1. Introduction

Computer memory has a finite capacity. Real numbers in R, do not, in general, however, have finite uniform representation. For example, consider representing the rational number \frac{4}{3} as a decimal value: it is (1.333\overline{3})_{10} – it is impossible to do so exactly! Since only a finite number of digits can be stored in computer memory, the reals have to be approximated in some fashion (rounded or truncated), when represented on a computer.

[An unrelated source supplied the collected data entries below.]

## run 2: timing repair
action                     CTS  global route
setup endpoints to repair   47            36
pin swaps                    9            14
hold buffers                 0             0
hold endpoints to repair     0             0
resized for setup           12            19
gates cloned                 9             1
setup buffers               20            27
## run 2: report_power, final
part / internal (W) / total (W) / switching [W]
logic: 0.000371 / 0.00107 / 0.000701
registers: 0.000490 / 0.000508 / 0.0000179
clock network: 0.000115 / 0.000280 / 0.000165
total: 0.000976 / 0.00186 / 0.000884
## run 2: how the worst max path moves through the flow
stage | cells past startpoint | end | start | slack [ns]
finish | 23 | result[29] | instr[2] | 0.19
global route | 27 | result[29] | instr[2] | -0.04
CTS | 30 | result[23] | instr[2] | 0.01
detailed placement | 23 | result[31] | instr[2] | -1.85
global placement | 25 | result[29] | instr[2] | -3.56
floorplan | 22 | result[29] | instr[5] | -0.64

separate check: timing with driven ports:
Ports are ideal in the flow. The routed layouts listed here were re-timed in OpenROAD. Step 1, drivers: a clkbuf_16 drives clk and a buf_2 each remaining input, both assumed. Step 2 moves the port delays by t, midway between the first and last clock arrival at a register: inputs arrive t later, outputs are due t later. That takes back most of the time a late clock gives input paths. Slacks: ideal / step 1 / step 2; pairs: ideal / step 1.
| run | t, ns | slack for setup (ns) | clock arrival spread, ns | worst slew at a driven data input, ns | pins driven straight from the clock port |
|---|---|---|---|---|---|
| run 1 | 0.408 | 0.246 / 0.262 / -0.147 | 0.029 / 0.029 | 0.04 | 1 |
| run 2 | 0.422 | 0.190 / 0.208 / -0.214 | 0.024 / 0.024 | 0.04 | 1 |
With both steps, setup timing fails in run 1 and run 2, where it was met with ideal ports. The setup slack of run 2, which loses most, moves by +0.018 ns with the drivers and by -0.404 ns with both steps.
Source: an optimization exercise on an open RTL-to-GDS flow (aim: small area, a short achievable clock period and few clock cycles per item). Production flows keep margins and buffers that such runs may drop. In this exercise RTL edits were held to simulation tests only and were not proved equivalent to the original. Power is estimated from default activity; no workload was simulated.

// stream_byte_reassembler_core
module stream_byte_reassembler_core (
	input  logic               clk,
	input  logic               arst_n,
	input  logic               req_valid,
	output logic               req_stall,
	input  logic               kind,
	input  logic [POS_W-1:0]   stream_index,
	input  logic [BYTE_W-1:0]  data_byte,
	input  logic               ends_stream,
	input  logic [SPACE_W-1:0] downstream_space,
	output logic               rsp_valid,
	input  logic               rsp_stall,
	output logic               out_valid,
	output logic [BYTE_W-1:0]  out_byte,
	output logic               last_of_run,
	output logic [SPACE_W-1:0] pending_count,
	output logic               stream_closed
);
export LEC_CHECK = 0
export CAP_MARGIN = 20
export CORE_MARGIN = 2
export CORE_UTILIZATION = 55
export CTS_BUF_LIST = sky130_fd_sc_hd__clkbuf_4 sky130_fd_sc_hd__clkbuf_8
export SETUP_SLACK_MARGIN = 3.0
export SLEW_MARGIN = 20
create_clock -name core_clock -period 6.0 [get_ports {clk}]
run.sh (not shown) runs the stock make flow with config.mk's settings and CLKGATE_MAP_FILE= SYNTH_SCRIPT=/design/flow/synth_recipe.tcl, a recipe that flattens the netlist after the stock synthesis.
Testbench counts at the start, summed over its fixed seeds: cycles 14,740, items 9,629.
Edit:
ABC_AREA = 1   (was unset)
CORE_UTILIZATION = 40   (was 55)
=> The changed run completed without violations; design area went up by 4.5%; cell count went up by 42%; power went up by 100%; synthesized cell count went up by 49%; synthesized area went up by 4.2%; clock power went up by 10%.
Edit:
ABC_AREA = unset   (was 1)
The new run went through all stages and came out clean.
Die area drops by 4.0%.
Flip-flop and latch count is unchanged.
Register-to-register slack gets worse by 0.07 ns.
Design area decreases by 1.7%.
Non-clock buffer count came out higher by 61.
First-iteration DRC count went down by 20%.
Global-route usage decreases by 0.53 points.
Via count is lower by about 18%.
Total power went down by 49%.
Worst setup slack is worse by 0.014 ns.
Cell count decreases by 22%.

the previous run:
stream_byte_reassembler_core, a different RTL version from the one above (not shown whole).
Size: ~750 flip-flops, ~73 I/O pins, ~36000 um^2 of cells after synthesis.
clock: 6.0 ns
lec_check: 0
cap_margin: 20
core_margin: 2
core_utilization: 40
cts_buf_list: sky130_fd_sc_hd__clkbuf_4 sky130_fd_sc_hd__clkbuf_8
setup_slack_margin: 3.0
slew_margin: 20
The previous run has completed all stages; timing, DRC and antenna checks passed.
Testbench counts of the previous run, summed over its fixed seeds: cycles 14,740, items 9,629.
diff inputs: the previous run => the current run
- CTS_BUF_LIST: sky130_fd_sc_hd__clkbuf_4 sky130_fd_sc_hd__clkbuf_8 -> sky130_fd_sc_hd__clkbuf_4 sky130_fd_sc_hd__clkbuf_8 sky130_fd_sc_hd__clkbuf_16
- CTS_CLUSTER_DIAMETER: unset -> 60
- CTS_CLUSTER_SIZE: unset -> 24
[summary]
The current run reached the final stage; the timing, DRC and antenna checks on its layout passed.
Relative to the previous run, the number of fillers in the final layout of the current run is lower by 53.
Summary of the current run over the previous run: count of non-filler cells in the finished layout shows a reduction of 110, met2 wire length has decreased, source-to-sink clock delay at the later pin of the worst-skew pair dropped 110 ps, worst endpoint data arrival time saw a decrease, total wirelength of the detailed-routed design decreased 0.86%.
Re number of global-route vias before repair: the current run is 2.2% down on the previous run.
In the reports for the current run and the previous run, the larger design area belongs to the previous run.

The RTL this note starts from:
==> flow/design.v <==
package sbr_pkg;
	localparam int WINDOW  = 64;
	localparam int IW      = $clog2(WINDOW);
	localparam int POS_W   = 32;
	localparam int BYTE_W  = 8;
	localparam int SPACE_W = 7;
endpackage
Context: an optimization exercise on an open-source flow, tuned for small area, a short achievable clock period and few clock cycles. The choices shown serve that exercise and are no tape-out recipe. In this exercise RTL edits were held to simulation tests only and were not proved equivalent to the original.

File: run.sh
#!/bin/bash
# synth_recipe.tcl (not shown) runs the flow's synth.tcl, then flattens the netlist and writes it again
# the make line also repeats each setting of config.mk as NAME=value (left out here)
make -C /OpenROAD-flow-scripts/flow DESIGN_CONFIG=/design/flow/config.mk WORK_HOME=/design/flow/orfs CLKGATE_MAP_FILE= SYNTH_SCRIPT=/design/flow/synth_recipe.tcl finish
File: config.mk
export PLATFORM = sky130hd
export DESIGN_NAME = radix_number_string_parser_unit
export DESIGN_NICKNAME = radix_number_string_parser_unit
export VERILOG_FILES = /design/flow/design.v
export SDC_FILE = /design/flow/constraint.sdc
export NUM_CORES = 4
export LEC_CHECK = 0
export ABC_CLOCK_PERIOD_IN_PS = 5000
export CAP_MARGIN = 20
export CORE_MARGIN = 2
export CORE_UTILIZATION = 40
export SETUP_SLACK_MARGIN = 5
export SLEW_MARGIN = 20
File: constraint.sdc
create_clock -name core_clock -period 10.0 [get_ports {clk_i}]
set_input_delay 2.0000 -clock core_clock [delete_from_list [all_inputs] [get_ports {clk_i}]]
set_output_delay 2.0000 -clock core_clock [all_outputs]
set_load 0.01 [all_outputs]
File: design.v
package rnsp_pkg;
  localparam logic [2:0] STAT_OK        = 3'd0;
  localparam logic [2:0] STAT_BAD_CHAR  = 3'd1;
  localparam logic [2:0] STAT_LATE_DIG  = 3'd2;
  localparam logic [2:0] STAT_TWO_POINT = 3'd3;
  localparam logic [2:0] STAT_OVERFLOW  = 3'd4;
endpackage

In this tutorial, we’ll go over the basic ideas of floating-point representation and learn the limits of floating-point accuracy, when doing practical numerical computing.

2. Rounding and Chopping

There are two distinguishable ways of rounding off a real number x to a given number t of decimals.

In chopping, we simply leave off all decimals to the right of the tth digit. For example, 56.555 truncated to t=1 decimal place yields 56.5.

In rounding to nearest, we choose a number with t decimals, which is the closest to x . For example, consider rounding off 56.555 to t=1 decimal place. There are two possible candidates: 56.5 and 56.6. On the real number line, 56.5 is at a distance of |56.555 - 56.5|=0.55 \times 10^{-1} from 56.555, whilst 56.6 is at a distance of |56.6 - 56.555|=0.45 \times 10^{-1}. So, 56.6 is the nearest and we round to 56.6.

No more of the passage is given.